I found someone from the Forth Interest Group (FIG) who gave me a 90-page Z-80 assembly language listing for figForth, which I proceeded to type in overnight and assemble with masm, IIRC.

It worked, and sadly, I never really did much with Forth after that. But it was an interesting experience and I still think TILs are a cool idea.

lolc · on March 27, 2018

The last time I looked at Forth it was to get a more powerful replacement for the bc calculator. But the minimalistic approach of forth enthusiasts means there is no powerful REPL.

Unfortunately Oforth doesn't seem very mature to me. To compile it, I had to install libc6-dev-i386 and g++-multilib so it could do its 32-bit compile. Now it fails on me with a segmentation fault. If I try the precompiled version, it just exits with a nonzero exit-code.

So, back to bc, I guess :-)

Edit: Ah I see, it needs --i for interactive mode.

mikekchar · on March 28, 2018

Forth is a concatenative language. Its REPL is pretty similar to a Lisp REPL. Everything in Forth is accessible and it's actually common practice to override the interpreter to implement DSLs.

Haven't spent any time looking at this, but 30 years ago I actually did quite a lot of programming in an object oriented Forth (3D star field animation system for the university's planetarium dome, on an Amiga with a bit of extra hardware). I really enjoyed it.

mikekchar · on March 28, 2018

Edit: Thinking about it, I realise it's actually a lot closer to Smalltalk than to Lisp -- you have a built in editor, you build memory images that you constantly work with, all the code is decompilable so you can refactor easily, etc, etc

Actual edit: you'd think I could find the edit button :-P

TeMPOraL · on March 28, 2018

I guess Lisp was like that in the good days of Lisp machines.

Nowadays, all that remained is "you build memory images that you constantly work with", and Emacs, which is merely a shadow of the old stuff (but still beyond awesome).

kbp · on March 28, 2018

> I realise it's actually a lot closer to Smalltalk than to Lisp -- you have a built in editor, you build memory images that you constantly work with, all the code is decompilable so you can refactor easily, etc, etc

Lisps often provide built in editors; Common Lisp even has the standard function ED for invoking one[0], but like most of the "environment" functions its behaviour is left almost entirely unspecified. Lisp is also usually developed in an image-based fashion. Images are one of the features that separate Lisp and Smalltalk from almost everything else, not one that separates them from each other. Some Lisps provide access to source code from function objects, with varying degrees of integration, and again, Common Lisp provides the standard function FUNCTION-LAMBDA-EXPRESSION for this purpose[1]. They don't generally work via decompilation, but neither does Smalltalk.

0: http://www.lispworks.com/documentation/HyperSpec/Body/f_ed.h...

1: http://www.lispworks.com/documentation/HyperSpec/Body/f_fn_l...

_19qg · on March 28, 2018

Smalltalk does not decompile code (though one can with some limits), but works with an integrated code management.

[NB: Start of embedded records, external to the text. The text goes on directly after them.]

File: config.mk
export PLATFORM = sky130hd
export DESIGN_NAME = queue_uart_tx
export DESIGN_NICKNAME = d
export VERILOG_FILES = /design/src/rtl/queue_pkg.sv /design/src/rtl/baud_tick_gen.sv /design/src/rtl/queue_uart_tx.sv
export SDC_FILE = /design/constraint.sdc
export NUM_CORES = 1
export LEC_CHECK = 0
export ABC_AREA = 0
export BUFFER_PORTS_ARGS = -buffer_cell sky130_fd_sc_hd__buf_2
export CAP_MARGIN = 15
export CORE_MARGIN = 2
export CORE_UTILIZATION = 25
export DETAILED_ROUTE_END_ITERATION = 12
export PLACE_DENSITY = 0.4
export SKIP_LAST_GASP = 1
export SYNTH_ARGS = -nofsm -noshare
export SYNTH_HDL_FRONTEND = slang
export SYNTH_HIERARCHICAL = 1
export SYNTH_SLANG_ARGS = --single-unit
File: constraint.sdc
create_clock -name Clk_i -period 2.4 [get_ports Clk_i]
set_clock_uncertainty 0.15 [all_clocks]
set_input_delay 0.24 -clock Clk_i [delete_from_list [all_inputs] [get_ports Clk_i]]
set_output_delay 0.24 -clock Clk_i [all_outputs]
set_load 0.01 [all_outputs]
File: src/rtl/queue_pkg.sv
// ============================================================================
// queue_pkg : shared types and constants for the byte-queue UART drain stage
// Rev 1.0
// ============================================================================
`default_nettype none

package queue_pkg;

    typedef enum logic [1:0] {
        IDLE  = 2'd0,
        START = 2'd1,
        DATA  = 2'd2,
        STOP  = 2'd3
    } tx_state_t;

    localparam int DATA_BITS  = 8;
    localparam int FRAME_BITS = 10;

endpackage

`default_nettype wire

File: src/rtl/baud_tick_gen.sv
// ============================================================================
// baud_tick_gen : bit-cycle counter, pulses bit_end on the last cycle of a bit
// Rev 1.0
// ============================================================================
`default_nettype none

module baud_tick_gen #(
    parameter int CLKS_PER_BIT = 16
) (
    input  logic clk,
    input  logic rst_n,
    input  logic clear,
    input  logic enable,
    output logic bit_end
);

    localparam int CW = (CLKS_PER_BIT > 1) ? $clog2(CLKS_PER_BIT) : 1;
    localparam logic [CW-1:0] LAST = CW'(CLKS_PER_BIT - 1);

    logic [CW-1:0] cnt;

    assign bit_end = enable && (cnt == LAST);

    // clear wins so a pop always starts the start bit on a fresh count
    always_ff @(posedge clk or negedge rst_n) begin
        if (!rst_n) begin
            cnt <= '0;
        end else if (clear) begin
            cnt <= '0;
        end else if (enable) begin
            cnt <= bit_end ? '0 : cnt + CW'(1);
        end
    end

endmodule

`default_nettype wire

File: src/rtl/queue_uart_tx.sv
// ============================================================================
// queue_uart_tx : pops bytes from the byte queue and sends them as 8N1 frames
// Rev 1.0
// ============================================================================
`default_nettype none

module queue_uart_tx
    import queue_pkg::*;
#(
    parameter int CLKS_PER_BIT = 16
) (
    input  logic       Clk_i,
    input  logic       Rst_i,
    input  logic       q_empty_i,
    input  logic [7:0] q_data_i,
    output logic       q_en_o,
    output logic       q_rw_o,
    input  logic       hold_i,
    output logic       tx_o,
    output logic       busy_o,
    output logic       frame_done_o
);

    tx_state_t  state, state_n;
    logic [7:0] shift, shift_n;
    logic [2:0] bit_idx, bit_idx_n;
    logic       tx_n;
    logic       bit_end;
    logic       pop;

    baud_tick_gen #(
        .CLKS_PER_BIT(CLKS_PER_BIT)
    ) u_baud (
        .clk     (Clk_i),
        .rst_n   (Rst_i),
        .clear   (pop),
        .enable  (state != IDLE),
        .bit_end (bit_end)
    );

    // Gating with Rst_i keeps q_en_o low while reset is held
    assign pop = Rst_i && !q_empty_i && !hold_i &&
                 ((state == IDLE) || ((state == STOP) && bit_end));

    assign q_en_o       = pop;
    assign q_rw_o       = 1'b0;
    assign busy_o       = (state != IDLE);
    assign frame_done_o = (state == STOP) && bit_end;

    always_comb begin
        state_n   = state;
        shift_n   = shift;
        bit_idx_n = bit_idx;
        unique case (state)
            IDLE: begin
                if (pop) begin
                    state_n   = START;
                    shift_n   = q_data_i;
                    bit_idx_n = '0;
                end
            end
            START: begin
                if (bit_end) state_n = DATA;
            end
            DATA: begin
                if (bit_end) begin
                    shift_n   = shift >> 1;
                    bit_idx_n = bit_idx + 3'd1;
                    if (bit_idx == 3'(DATA_BITS - 1)) state_n = STOP;
                end
            end
            STOP: begin
                if (pop) begin
                    state_n   = START;
                    shift_n   = q_data_i;
                    bit_idx_n = '0;
                end else if (bit_end) begin
                    state_n = IDLE;
                end
            end
            default: state_n = IDLE;
        endcase
    end

    // Line level follows the next state so tx_o changes on the same edge
    always_comb begin
        tx_n = 1'b1;
        if (state_n == START)     tx_n = 1'b0;
        else if (state_n == DATA) tx_n = shift_n[0];
    end

    always_ff @(posedge Clk_i or negedge Rst_i) begin
        if (!Rst_i) begin
            state   <= IDLE;
            shift   <= '0;
            bit_idx <= '0;
            tx_o    <= 1'b1;
        end else begin
            state   <= state_n;
            shift   <= shift_n;
            bit_idx <= bit_idx_n;
            tx_o    <= tx_n;
        end
    end

endmodule

`default_nettype wire
==> impl_metrics.csv, run 1 <==
group,metric,value,unit
die,ios,17,
grt,globalRoute.totalOverflow,0,
routing,num_vias,823,
power,clkPwrFrac,17.3,%
run_status,status,"finished clean",
power,leakage,0.581,nW
timing,rsz0062_at_grt,"false",
hold_path,hold_path_class,"input pin to flip-flop",
die,start_util,26.4,%
worst_setup_path,reg2reg_from,"state[1]",
worst_setup_path,worst_setup_path_start_kind,"flip-flop",
routing,vias_per_cell,4.60,
logic_synthesis,syn_nets,128,
logic_synthesis,synth.avg_cell_area,10.1,um^2
die,num_rows,23,
worst_setup_path,rr_endpoint,"tx_o",
grt,grt_pass1_vias,857,
timing,timing.final.crit_period,2170,ps
timing,period_share,90.6,%
clock_tree,cts_buffer_depth,2,
routing,wire_per_inst,12.2,um
logic_synthesis,syn-instance-count,107,
routing,ant_nets,0,
routing,drc,0,
die,core,4090,um^2
hold_path,min-delay-start,"q_data_i[3]",
final_layout,nNetsFinal,151,
grt,grt_pass1_wl,3.86,mm
power,p_int,777,uW
worst_setup_path,reg2reg_depth,10,
worst_setup_path,worst_setup_path_end_kind,"flip-flop",
logic_synthesis,synth.ff_latch_count,18,
worst_setup_path,worstPathRequired,2420,ps
worst_setup_path,path_class,"flip-flop to flip-flop",
worst_setup_path,critPathMaxFanout,8,
logic_synthesis,synth_cell_types,38,
hold_path,hold_depth,3,
run,maxCapViolations,0,
routing,wl,2.19,mm
die,dieWidth,69.7,um
placed_design,gp_congestion,0.816,
die,die_area,4860,um^2
power,pwr-share-comb,44.3,%
final_layout,layout-drive-gt1-share,29.5,%
power,p_seq_share,38.4,%
clock_tree,path_clk_slew,70,ps
placed_design,port_buffers,15,
power,vdd_drop_max,0.392,mV
logic_synthesis,yosysTopAreaCell,"dfrtp_1",
clock_tree,cts_root_buf,"clkbuf_8",
hold_path,hold_path_end,"shift[3]",
power,p_per_area,942,nW/um^2
timing,fmax,460,MHz
timing,maxSlewViolCount,0,
clock_tree,post_cts_buffers,0,
logic_synthesis,synth_edf_count,0,
logic_synthesis,ys_top_cells_by_area,"dfrtp_1, ha_1, nand2_1, o21ai_0, a22oi_1",
grt,grt_start_max_net_pins,19,
logic_synthesis,synth-async-reset-ratio,100,%
die,die_h,69.7,um
logic_synthesis,synthesis.area,1080,um^2
timing,hold_viol,0,
routing,firstDrtPassIters,4,
placed_design,dp_hpwl,1.72,mm
power,swShare,36.5,%
worst_setup_path,rrSetupSlack,230,ps
clock_tree,cts.sinks,18,
logic_synthesis,synth_warnings,6,
clock_tree,clkLatencyLatePin,250,ps
power,netSwitchingPower,447,uW
clock_tree,cts_max_level,1,
routing,drt_iter0_drc,42,
timing,setup_viol,0,
power,total_power,1.22,mW
logic_synthesis,seq_area_frac_synth,41.8,%
logic_synthesis,synth_ff_type,"dfrtp_1",
final_layout,area_growth,20.3,%
grt,antenna_found_initial,0,
timing,fin_tns_setup,0,ps
clock_tree,numCtsBuffers,3,
worst_setup_path,cp_data_arrival_time,2200,ps
logic_synthesis,synth.top_cell.area_share,39.4,%
final_layout,diodes,0,
clock_tree,cts_tree,"yes",
grt,grtUsageTotal,9.96,%
-- per-stage QoR --
| step | instance area [um^2] | instances | worst slack [ps] | utilization, % | hold slack [ps] |
|---|---|---|---|---|---|
| floorplan | 1080 | 107 | 23.6 | - | -206 |
| global placement | 1230 | 174 | 102 | 30.2 | 97.9 |
| detailed placement | 1230 | 174 | 36.1 | 30.2 | 92.3 |
| CTS | 1290 | 179 | 109 | 31.6 | 128 |
| global route | 1300 | 179 | 55.2 | 31.8 | 154 |
| finish | 1300 | 179 | 226 | 31.8 | 134 |
-- cells in the final DEF, fill, tap and decap left out, types with 2 or more instances in the layout --
| cell type | instances |
|---|---|
| nand2_1 | 13 |
| a32o_1 | 2 |
| nand3_1 | 2 |
| inv_1 | 5 |
| a22oi_1 | 6 |
| nor2_1 | 4 |
| and2_2 | 2 |
| o21ai_0 | 9 |
| a21oi_1 | 5 |
| clkbuf_8 | 3 |
| ha_1 | 9 |
| dfrtp_1 | 17 |
| buf_4 | 7 |
| buf_2 | 15 |
| o22ai_1 | 2 |
| nand3b_1 | 3 |
-- worst max-delay path, cell delays in order, from the launching register on --
cell and delay [ps]:
dfrtp_1 390, inv_1 70, ha_1 200, inv_1 90
nand2_2 80, nor2_4 190, a21o_1 150, a21oi_1 60
o221ai_1 310, and2b_1 240, a41oi_2 180
-- Yosys cell counts (all sizes together), types with 2 or more instances --
library cell,instances
buf,4
and2b,2
dfrtp,17
a21oi,6
and2,3
inv,5
nand3,2
ha,9
a22oi,6
nor2,5
o21ai,10
a32o,2
nand2,14
o22ai,2
nand3b,3
-- sequential cells by signal (all words and copies together), names as in the netlist --
name	flops
bit_idx	3
shift	8
state	2
tx_o	1
u_baud/cnt	4
-- how the worst max path moves through the flow --
stage,start,endpoint,slack [ps],depth (start not counted)
floorplan,state[0],tx_o,20,12
CTS,state[1],tx_o,110,10
detailed placement,state[1],tx_o,40,10
finish,state[1],tx_o,230,10
global placement,state[1],tx_o,100,10
global route,state[1],q_en_o,60,8
-- what timing repair did --
| item | CTS | global route |
|---|---|---|
| resized for setup | 1 | 2 |
| cloned | 0 | 0 |
| endpoints found under the setup margin | 1 | 9 |
| hold endpoints to repair | 17 | 0 |
| hold buffers | 1 | 0 |
| pin swaps | 0 | 0 |
-- cell families after synthesis --
group	synth area share (%)
buffers and inverters	4.98
xor gates and xnor gates	0.811
other	0.347
adders and majority gates	10.4
and+or+nand+nor	18.5
muxes	0.927
DFF	41.8
AOI/OAI and AO/OA	22.1
-- final cells by class --
cell class / instances / area (um^2)
fillers: 438 / 2790
repair buffers: 23 / 138
clock buffers: 4 / 45.0
multi-input cells: 79 / 583
flip-flops and latches: 18 / 452
well taps: 50 / 62.6
inverters: 5 / 18.8
-- per-layer routing --
layer | up-vias | global-route usage (%) | share of wire, %
met3 | 2 | 3.49 | 3.6
met1 | 388 | 12.5 | 48
li1 | 421 | - | -
met4 | 0 | 1.92 | 0.50
met2 | 12 | 16.7 | 47
met5 | - | 0 | 0
-- power by group through the flow --
stage	Clock, mW	Sequential (mW)	Combinational, mW
3_5_place_dp	0	0.475	0.545
2_1_floorplan	0	0.474	0.371
3_3_place_gp	0	0.477	0.544
6_report	0.212	0.470	0.542
5_1_grt	0.244	0.484	0.622
4_1_cts	0.224	0.469	0.551
Power figures use the tool's default switching activity.
==> run 2, diff against run 1 <==
--- a/config.mk
+++ b/config.mk
@@ -11,7 +11,6 @@
 export CORE_MARGIN = 2
 export CORE_UTILIZATION = 25
 export DETAILED_ROUTE_END_ITERATION = 12
-export PLACE_DENSITY = 0.4
 export SKIP_LAST_GASP = 1
 export SYNTH_ARGS = -nofsm -noshare
 export SYNTH_HDL_FRONTEND = slang
==> impl_metrics.csv, run 2 (same netlist as run 1, synthesis figures left out) <==
group,metric,value,unit
run_status,status,"finished clean",
routing,wl,2.21,mm
power,p_int,805,uW
hold_path,min-delay-start,"q_data_i[3]",
timing,fin_hold_ws,129,ps
grt,grt_pass1_wl,3.74,mm
placed_design,port_buffers,15,
power,vdd_drop_max,0.512,mV
timing,rsz0062_at_grt,"false",
clock_tree,cts_max_level,1,
timing,period_share,93.6,%
routing,vias_per_cell,4.61,
worst_setup_path,cp_data_arrival_time,2270,ps
final_layout,nNetsFinal,151,
routing,drc,0,
routing,wire_per_inst,12.3,um
power,leakage,0.587,nW
grt,grtUsageTotal,9.41,%
worst_setup_path,worst_setup_path_start_kind,"flip-flop",
final_layout,area_growth,20.7,%
clock_tree,path_clk_slew,70,ps
clock_tree,clkLatencyLatePin,250,ps
worst_setup_path,critPathMaxFanout,8,
final_layout,seq_area,452,um^2
worst_setup_path,worstPathRequired,2430,ps
run,maxCapViolations,0,
grt,antenna_found_initial,0,
die,num_rows,23,
clock_tree,cts_root_buf,"clkbuf_8",
grt,busiest_layer,"met2",
timing,fin_tns_setup,0,ps
worst_setup_path,rrSetupSlack,150,ps
routing,drt_iter0_drc,17,
worst_setup_path,worst_setup_path_end_kind,"flip-flop",
grt,grt_start_max_net_pins,19,
final_layout,diodes,0,
hold_path,hold_path_end,"shift[3]",
clock_tree,cts.sinks,18,
placed_design,dp_hpwl,1.80,mm
die,core,4090,um^2
power,clkPwrFrac,19.4,%
clock_tree,cts_tree,"yes",
power,p_per_area,972,nW/um^2
die,die_area,4860,um^2
power,netSwitchingPower,462,uW
grt,grt_pass1_vias,843,
timing,setup_viol,0,
worst_setup_path,reg2reg_from,"state[1]",
die,dieWidth,69.7,um
power,total_power,1.27,mW
placed_design,gp_congestion,0.829,
clock_tree,cts_buffer_depth,2,
die,ios,17,
timing,fmax,445,MHz
hold_path,hold_path_class,"input pin to flip-flop",
routing,firstDrtPassIters,4,
final_layout,multiInputGateArea,578,um^2
final_layout,final_cell_mix,"dfrtp_1, buf_2, nand2_1",
final_layout,final_common_cell,"dfrtp_1",
grt,globalRoute.totalOverflow,0,
power,swShare,36.4,%
die,start_util,26.4,%
timing,timing.final.crit_period,2250,ps
final_layout,largest_reg_flops,8,
timing,maxSlewViolCount,0,
final_layout,fillCellCount,418,
die,die_h,69.7,um
timing,hold_viol,0,
routing,num_vias,826,
final_layout,top_register,"shift",
final_layout,top_regs,"shift (8), u_baud/cnt (4), bit_idx (3)",
grt,use_met3,2.03,%
power,p_seq_share,37.2,%
worst_setup_path,rr_endpoint,"tx_o",
final_layout,layout-drive-gt1-share,30.2,%
power,pwr-share-comb,43.4,%
hold_path,hold_depth,3,
clock_tree,numCtsBuffers,3,
grt,use_met2,17.5,%
grt,met1_usage,11.1,%
worst_setup_path,reg2reg_depth,10,
worst_setup_path,path_class,"flip-flop to flip-flop",
routing,ant_nets,0,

Interlisp-D also did that.

jecel · on March 28, 2018

Actually, a bytecode to text decompiler is a very important part of the typical Smalltalk IDE. In Squeak or Pharo, for example, you give the virtual machine a binary file like "work.image" to start the system and it looks for text files "work.changes" and "version4.sources" so the code browser can show you the sources. If these extra files are missing it will complain, but will continue to work normally. If you pay attention you will notice that the sources have no comments and all local variables are called t2 or t5 - that is the decompiler subtly doing its job.

mikekchar · on March 30, 2018

Yeah, what I was thinking of was that the ability to create an AST from the running image is how the refactoring browser works. I'm not really aware of any Forth analogy, but it's fairly common (in my limited experience) for Forth programmers to hack away in the repl, decompile what they've done and then bung it in the block editor -- so it's kind of a manual version of the same thing. I really wasn't trying to make any profound statement. Just noting something that looked kind of similar :-)

_19qg · on March 28, 2018

How is that 'important'? Usually one writes sources. And that's what is maintained by the Smalltalk development environment. Since Smalltalk usually comes with the system sources there is also no need to decompile the bytecode.

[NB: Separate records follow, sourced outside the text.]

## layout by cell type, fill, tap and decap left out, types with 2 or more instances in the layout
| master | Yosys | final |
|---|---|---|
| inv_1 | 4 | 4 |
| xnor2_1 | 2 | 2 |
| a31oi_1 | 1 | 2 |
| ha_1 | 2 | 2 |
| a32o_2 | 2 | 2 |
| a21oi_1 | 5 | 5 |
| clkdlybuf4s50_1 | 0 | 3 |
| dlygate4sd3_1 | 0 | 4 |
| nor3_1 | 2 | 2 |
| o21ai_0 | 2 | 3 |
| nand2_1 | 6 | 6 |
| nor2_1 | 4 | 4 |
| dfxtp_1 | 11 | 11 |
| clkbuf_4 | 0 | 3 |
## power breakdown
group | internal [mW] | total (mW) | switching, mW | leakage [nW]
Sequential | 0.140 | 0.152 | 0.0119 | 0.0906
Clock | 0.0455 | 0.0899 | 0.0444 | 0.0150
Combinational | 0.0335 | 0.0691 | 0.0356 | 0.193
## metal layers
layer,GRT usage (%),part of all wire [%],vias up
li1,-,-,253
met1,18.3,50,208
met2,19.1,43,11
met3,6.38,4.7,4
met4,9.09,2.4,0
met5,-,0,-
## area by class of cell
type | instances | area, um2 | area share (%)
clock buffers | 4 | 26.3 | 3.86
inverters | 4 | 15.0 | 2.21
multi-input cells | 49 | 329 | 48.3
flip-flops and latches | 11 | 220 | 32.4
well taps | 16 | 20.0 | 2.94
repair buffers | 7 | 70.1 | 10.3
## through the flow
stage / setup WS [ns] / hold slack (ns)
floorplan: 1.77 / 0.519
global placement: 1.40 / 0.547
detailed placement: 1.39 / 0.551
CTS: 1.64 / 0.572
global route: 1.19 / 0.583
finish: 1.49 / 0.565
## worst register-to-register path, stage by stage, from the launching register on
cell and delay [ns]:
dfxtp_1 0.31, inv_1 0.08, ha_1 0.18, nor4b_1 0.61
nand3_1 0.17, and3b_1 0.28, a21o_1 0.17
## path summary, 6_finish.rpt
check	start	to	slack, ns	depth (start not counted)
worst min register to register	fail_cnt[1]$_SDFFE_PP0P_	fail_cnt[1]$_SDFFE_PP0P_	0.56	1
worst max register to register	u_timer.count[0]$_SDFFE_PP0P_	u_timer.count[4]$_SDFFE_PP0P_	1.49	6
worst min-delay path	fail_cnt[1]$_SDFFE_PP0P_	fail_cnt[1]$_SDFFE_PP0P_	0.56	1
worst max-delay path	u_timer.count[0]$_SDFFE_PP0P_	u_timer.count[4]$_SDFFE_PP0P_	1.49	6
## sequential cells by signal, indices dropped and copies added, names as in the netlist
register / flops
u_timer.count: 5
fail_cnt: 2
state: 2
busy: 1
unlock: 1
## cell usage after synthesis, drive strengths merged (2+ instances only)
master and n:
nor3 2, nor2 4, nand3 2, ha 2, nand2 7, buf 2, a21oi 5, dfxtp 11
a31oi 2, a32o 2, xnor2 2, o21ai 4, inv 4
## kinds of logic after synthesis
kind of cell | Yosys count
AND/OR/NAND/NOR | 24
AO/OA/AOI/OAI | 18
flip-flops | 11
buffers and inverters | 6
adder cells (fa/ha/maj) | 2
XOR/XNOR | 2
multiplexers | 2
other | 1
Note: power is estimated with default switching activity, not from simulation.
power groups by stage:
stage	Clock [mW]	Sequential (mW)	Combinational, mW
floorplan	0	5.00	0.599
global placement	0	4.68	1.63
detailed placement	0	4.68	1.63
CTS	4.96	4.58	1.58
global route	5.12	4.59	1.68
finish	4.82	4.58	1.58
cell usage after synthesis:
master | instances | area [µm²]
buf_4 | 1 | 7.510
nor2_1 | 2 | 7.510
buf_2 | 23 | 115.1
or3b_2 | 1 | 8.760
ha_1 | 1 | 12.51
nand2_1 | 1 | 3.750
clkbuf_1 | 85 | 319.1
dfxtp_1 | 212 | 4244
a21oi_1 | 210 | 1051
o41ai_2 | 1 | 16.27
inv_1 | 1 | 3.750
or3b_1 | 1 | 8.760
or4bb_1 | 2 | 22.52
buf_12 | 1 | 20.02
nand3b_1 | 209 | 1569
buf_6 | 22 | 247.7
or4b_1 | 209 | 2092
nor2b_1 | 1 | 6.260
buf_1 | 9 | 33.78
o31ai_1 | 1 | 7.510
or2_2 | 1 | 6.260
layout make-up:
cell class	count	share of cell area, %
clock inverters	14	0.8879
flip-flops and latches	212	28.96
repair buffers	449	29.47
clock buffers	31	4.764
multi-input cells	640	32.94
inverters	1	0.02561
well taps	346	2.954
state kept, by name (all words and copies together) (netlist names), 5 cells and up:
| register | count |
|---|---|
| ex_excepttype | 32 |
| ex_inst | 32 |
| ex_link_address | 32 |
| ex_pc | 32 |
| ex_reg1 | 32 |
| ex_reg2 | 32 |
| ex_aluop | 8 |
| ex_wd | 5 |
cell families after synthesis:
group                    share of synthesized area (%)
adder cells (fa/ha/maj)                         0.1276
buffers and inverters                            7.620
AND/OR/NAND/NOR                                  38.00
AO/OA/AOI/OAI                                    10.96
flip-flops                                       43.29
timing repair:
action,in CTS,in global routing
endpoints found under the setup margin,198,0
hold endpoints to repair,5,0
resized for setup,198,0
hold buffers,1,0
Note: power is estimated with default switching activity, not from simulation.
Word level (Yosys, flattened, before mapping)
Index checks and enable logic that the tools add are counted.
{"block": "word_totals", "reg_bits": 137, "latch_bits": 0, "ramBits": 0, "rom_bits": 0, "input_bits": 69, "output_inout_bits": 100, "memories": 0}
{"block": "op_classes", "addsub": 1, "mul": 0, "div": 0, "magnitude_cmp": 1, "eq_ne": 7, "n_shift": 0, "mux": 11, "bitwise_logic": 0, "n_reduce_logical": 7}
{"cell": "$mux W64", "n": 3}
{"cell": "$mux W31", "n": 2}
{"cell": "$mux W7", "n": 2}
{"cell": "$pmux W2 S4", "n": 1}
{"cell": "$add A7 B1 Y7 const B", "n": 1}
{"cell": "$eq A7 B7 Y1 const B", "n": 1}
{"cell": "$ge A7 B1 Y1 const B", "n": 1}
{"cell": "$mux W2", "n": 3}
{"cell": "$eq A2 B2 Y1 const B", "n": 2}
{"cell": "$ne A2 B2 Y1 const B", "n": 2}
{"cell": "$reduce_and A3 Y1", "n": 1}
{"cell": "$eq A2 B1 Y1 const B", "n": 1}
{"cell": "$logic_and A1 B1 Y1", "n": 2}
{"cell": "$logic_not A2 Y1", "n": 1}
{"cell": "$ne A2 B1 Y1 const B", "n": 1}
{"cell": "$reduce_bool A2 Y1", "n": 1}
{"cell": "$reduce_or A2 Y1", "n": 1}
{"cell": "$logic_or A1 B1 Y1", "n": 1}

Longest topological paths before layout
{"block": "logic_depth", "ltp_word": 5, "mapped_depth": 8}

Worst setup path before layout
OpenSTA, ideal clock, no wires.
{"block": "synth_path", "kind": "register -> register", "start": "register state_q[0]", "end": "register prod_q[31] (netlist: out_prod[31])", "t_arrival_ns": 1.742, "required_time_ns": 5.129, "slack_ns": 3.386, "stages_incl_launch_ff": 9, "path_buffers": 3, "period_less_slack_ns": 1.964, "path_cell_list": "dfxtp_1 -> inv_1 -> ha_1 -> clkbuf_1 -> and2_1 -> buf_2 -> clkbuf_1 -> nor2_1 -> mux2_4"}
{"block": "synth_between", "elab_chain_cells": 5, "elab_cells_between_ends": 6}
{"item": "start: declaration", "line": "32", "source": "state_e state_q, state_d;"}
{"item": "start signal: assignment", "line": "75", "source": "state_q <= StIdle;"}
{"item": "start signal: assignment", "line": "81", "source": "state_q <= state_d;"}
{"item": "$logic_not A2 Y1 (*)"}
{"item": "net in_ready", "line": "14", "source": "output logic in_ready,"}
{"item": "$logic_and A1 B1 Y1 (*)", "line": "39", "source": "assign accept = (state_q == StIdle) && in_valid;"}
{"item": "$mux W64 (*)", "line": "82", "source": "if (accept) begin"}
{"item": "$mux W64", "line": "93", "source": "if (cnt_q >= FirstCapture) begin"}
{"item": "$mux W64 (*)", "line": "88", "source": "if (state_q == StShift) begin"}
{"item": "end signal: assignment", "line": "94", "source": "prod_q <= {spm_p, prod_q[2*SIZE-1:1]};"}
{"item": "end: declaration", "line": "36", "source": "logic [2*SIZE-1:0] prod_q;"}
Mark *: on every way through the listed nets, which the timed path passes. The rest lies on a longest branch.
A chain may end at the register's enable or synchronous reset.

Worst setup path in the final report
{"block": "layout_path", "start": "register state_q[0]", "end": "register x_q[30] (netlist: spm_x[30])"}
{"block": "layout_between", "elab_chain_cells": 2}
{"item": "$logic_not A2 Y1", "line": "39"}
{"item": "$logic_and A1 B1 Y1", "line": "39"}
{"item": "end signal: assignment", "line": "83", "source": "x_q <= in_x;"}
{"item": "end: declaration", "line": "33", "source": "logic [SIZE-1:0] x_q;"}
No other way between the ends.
[config.mk]
export PLATFORM = sky130hd
export DESIGN_NAME = id_stage
export DESIGN_NICKNAME = d
export VERILOG_FILES = /design/src/rtl/id_stage.sv
export SDC_FILE = /design/constraint.sdc
export NUM_CORES = 1
export LEC_CHECK = 0
export BUFFER_PORTS_ARGS = -buffer_cell sky130_fd_sc_hd__buf_2
export CORE_MARGIN = 5
export CORE_UTILIZATION = 50
export DETAILED_ROUTE_END_ITERATION = 8
export GPL_ROUTABILITY_DRIVEN = 0
export HOLD_SLACK_MARGIN = 0.08
export PLACE_DENSITY = 0.8
export SYNTH_ARGS = -nofsm -noshare
export SYNTH_HDL_FRONTEND = slang
export SYNTH_SLANG_ARGS = --single-unit
[constraint.sdc]
create_clock -name clk -period 2.6 [get_ports clk]
set_clock_uncertainty 0.15 [all_clocks]
set_input_delay 0.26 -clock clk [delete_from_list [all_inputs] [get_ports clk]]
set_output_delay 0.26 -clock clk [all_outputs]
set_load 0.02 [all_outputs]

OTOH some Lisps keep the s-expressions in the image and can run them directly via a Lisp interpreter.

lolc · on March 27, 2018

Nice it has some math functions predefined and is not finicky about types.

Edit: And with .show it even shows the stack after each evaluation. This could replace bc for me if it was packaged in Debian.

yiyus · on March 27, 2018

Don't you mean dc instead of bc?

lolc · on March 28, 2018

Indeed, it's dc. Muscle memory knows which one I use.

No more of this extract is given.